Política
Publicado em 24/06/2025, às 07h17 Rebeca Santos
Ter a liberdade de escolher o oponente é um privilégio para qualquer candidato. Se isso não assegura a vitória, na maioria dos casos, certamente a torna mais fácil. Difícil imaginar alguém que, podendo eleger seu rival, opte por um capaz de vencê-lo.
Segundo o colunista Ricardo Noblat, em época de eleições, políticos são abordados com todo tipo de pedido – desde dinheiro e promessas de emprego até caixões e coroas de flores. Mas há um limite: dificilmente aceitarão entrar em um cemitério.
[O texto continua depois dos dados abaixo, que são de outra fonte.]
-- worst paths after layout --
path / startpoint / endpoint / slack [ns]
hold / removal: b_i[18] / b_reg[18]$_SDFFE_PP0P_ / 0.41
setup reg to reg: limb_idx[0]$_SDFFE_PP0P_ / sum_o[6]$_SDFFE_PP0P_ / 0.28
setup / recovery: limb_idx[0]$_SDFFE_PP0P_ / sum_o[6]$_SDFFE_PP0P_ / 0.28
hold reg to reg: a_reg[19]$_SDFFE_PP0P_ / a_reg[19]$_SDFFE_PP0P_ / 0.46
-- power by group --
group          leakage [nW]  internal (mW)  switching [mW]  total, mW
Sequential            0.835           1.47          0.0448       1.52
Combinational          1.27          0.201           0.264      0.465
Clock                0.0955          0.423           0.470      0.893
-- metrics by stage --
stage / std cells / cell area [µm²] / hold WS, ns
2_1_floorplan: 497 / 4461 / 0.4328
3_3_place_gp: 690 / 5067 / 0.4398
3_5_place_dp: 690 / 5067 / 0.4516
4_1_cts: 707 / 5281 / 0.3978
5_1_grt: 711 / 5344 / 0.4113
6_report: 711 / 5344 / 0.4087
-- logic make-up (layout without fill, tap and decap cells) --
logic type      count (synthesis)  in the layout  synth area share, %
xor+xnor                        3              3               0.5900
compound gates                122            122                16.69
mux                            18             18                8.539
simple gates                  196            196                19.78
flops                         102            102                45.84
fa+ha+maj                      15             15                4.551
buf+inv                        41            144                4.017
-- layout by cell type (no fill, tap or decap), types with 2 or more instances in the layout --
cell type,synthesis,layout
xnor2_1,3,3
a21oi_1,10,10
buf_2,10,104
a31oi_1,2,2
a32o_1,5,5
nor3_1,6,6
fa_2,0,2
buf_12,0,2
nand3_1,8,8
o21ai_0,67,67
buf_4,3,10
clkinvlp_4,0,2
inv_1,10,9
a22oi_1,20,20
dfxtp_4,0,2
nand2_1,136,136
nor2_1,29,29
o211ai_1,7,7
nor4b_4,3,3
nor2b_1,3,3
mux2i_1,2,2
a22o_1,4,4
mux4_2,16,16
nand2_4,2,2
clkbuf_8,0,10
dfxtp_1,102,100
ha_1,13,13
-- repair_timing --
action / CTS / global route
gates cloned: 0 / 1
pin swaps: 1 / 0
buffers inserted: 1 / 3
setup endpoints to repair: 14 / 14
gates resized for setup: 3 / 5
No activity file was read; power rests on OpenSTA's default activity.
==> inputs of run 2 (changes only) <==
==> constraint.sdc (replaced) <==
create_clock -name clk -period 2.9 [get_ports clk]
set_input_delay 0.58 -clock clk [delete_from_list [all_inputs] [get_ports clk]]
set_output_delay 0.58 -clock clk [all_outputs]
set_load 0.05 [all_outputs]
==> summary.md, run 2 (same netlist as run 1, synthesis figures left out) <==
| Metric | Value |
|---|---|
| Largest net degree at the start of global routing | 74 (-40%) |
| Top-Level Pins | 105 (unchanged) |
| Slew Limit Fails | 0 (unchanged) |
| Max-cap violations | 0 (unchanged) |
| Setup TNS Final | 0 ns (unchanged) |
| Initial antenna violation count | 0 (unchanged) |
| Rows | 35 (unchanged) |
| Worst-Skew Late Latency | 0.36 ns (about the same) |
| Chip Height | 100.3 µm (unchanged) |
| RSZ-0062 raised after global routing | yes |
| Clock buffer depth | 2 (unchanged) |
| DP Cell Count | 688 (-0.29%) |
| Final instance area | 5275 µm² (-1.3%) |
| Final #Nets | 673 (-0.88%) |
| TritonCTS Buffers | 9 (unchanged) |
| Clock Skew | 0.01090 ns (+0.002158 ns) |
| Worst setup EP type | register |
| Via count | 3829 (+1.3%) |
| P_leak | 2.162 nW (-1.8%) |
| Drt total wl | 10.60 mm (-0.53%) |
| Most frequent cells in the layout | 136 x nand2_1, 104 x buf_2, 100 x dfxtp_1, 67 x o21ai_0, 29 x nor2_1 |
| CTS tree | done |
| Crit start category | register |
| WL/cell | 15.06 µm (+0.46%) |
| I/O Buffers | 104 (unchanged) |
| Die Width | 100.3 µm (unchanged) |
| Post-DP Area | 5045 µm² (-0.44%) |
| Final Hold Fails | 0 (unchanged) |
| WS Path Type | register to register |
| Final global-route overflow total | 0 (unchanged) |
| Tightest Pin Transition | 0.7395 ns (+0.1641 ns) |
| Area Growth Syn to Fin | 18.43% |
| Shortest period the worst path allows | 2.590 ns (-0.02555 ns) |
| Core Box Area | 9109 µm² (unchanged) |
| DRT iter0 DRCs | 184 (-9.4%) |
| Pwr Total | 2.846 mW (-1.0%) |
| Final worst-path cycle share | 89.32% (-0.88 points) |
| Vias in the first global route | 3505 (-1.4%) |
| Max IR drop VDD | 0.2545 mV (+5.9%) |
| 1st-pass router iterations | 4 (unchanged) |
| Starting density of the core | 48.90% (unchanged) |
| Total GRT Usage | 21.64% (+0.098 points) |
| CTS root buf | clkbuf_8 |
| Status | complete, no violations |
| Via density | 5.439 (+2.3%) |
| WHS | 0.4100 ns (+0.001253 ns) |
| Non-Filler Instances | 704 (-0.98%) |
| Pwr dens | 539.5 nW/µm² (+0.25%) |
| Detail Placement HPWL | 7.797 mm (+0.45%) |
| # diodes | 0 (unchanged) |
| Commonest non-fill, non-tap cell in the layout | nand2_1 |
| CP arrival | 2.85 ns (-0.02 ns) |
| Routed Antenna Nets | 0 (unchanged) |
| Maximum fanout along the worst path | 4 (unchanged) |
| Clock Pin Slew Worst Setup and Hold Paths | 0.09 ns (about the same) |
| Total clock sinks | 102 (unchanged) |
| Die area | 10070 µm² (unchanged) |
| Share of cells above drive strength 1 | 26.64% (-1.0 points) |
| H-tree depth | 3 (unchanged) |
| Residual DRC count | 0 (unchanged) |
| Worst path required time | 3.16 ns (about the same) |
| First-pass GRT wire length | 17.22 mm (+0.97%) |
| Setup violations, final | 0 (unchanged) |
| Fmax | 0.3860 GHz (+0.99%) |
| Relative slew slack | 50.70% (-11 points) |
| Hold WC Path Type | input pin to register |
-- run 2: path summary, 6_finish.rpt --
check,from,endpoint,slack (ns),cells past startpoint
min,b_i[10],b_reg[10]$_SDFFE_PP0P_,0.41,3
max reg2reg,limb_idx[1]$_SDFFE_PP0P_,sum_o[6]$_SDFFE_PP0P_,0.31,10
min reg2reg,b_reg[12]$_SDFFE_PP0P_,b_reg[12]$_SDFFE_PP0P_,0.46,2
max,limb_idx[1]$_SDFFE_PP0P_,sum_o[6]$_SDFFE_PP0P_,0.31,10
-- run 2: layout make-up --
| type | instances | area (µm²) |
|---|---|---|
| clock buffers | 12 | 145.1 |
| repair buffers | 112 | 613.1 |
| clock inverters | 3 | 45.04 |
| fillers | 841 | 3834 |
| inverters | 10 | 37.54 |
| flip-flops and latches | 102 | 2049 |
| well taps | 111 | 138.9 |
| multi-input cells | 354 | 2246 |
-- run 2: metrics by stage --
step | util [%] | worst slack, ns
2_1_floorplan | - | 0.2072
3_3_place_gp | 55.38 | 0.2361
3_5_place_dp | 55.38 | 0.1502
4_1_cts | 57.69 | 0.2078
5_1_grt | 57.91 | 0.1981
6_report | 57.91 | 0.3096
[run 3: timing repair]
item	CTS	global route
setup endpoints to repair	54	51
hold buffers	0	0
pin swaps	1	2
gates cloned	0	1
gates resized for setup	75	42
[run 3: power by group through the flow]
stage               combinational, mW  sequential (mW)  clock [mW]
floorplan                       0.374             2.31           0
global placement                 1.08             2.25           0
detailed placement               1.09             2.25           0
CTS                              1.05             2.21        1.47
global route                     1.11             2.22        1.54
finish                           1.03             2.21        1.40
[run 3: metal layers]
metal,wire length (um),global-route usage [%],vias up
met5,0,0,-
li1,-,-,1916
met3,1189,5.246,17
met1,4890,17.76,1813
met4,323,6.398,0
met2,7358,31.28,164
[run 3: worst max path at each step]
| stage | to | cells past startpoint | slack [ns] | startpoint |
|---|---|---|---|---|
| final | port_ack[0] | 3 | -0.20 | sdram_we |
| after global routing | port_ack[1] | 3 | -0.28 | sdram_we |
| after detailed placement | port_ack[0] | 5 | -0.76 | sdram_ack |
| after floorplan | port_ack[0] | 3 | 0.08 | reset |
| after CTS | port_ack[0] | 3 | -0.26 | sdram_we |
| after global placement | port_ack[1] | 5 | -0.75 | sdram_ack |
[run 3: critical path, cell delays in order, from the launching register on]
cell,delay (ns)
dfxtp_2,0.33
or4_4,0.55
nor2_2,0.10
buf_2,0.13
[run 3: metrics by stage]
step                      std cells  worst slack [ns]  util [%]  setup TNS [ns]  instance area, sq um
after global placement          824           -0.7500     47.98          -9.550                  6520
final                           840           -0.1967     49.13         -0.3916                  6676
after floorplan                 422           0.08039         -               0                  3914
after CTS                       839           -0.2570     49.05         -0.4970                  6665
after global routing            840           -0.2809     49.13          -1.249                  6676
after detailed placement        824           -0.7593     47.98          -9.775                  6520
Em 2018, Bolsonaro soube bem qual adversário selecionar: Lula, preso em Curitiba e inelegível devido à cassação de seus direitos políticos. Na ocasião, Bolsonaro se posicionou como o candidato anti-PT.
Quatro anos depois, Lula revidou: escolheu Bolsonaro como seu oponente, apresentando-se como o único capaz de impedir sua reeleição. A estratégia funcionou, atraindo até mesmo parte do eleitorado de direita.
Se perguntarem a Lula quem ele gostaria de enfrentar em 2026, ele não dirá abertamente que seria Bolsonaro. Afinal, alegará que o ex-presidente está inelegível e pode ser preso novamente.
É justamente Bolsonaro quem Lula pretende ter como adversário mais uma vez – ou melhor, o candidato que Bolsonaro apoiar, já que ele próprio não poderá concorrer.
Qualquer que seja o nome indicado, será pressionado por Bolsonaro a se comprometer com um eventual indulto ou anistia, seja por meio do Congresso ou até mesmo confrontando o Judiciário.
Existiria, para Lula, um rival mais fácil de derrotar? Seja qual for o escolhido por Bolsonaro, Lula o rotulará como um "fantoche" do ex-presidente.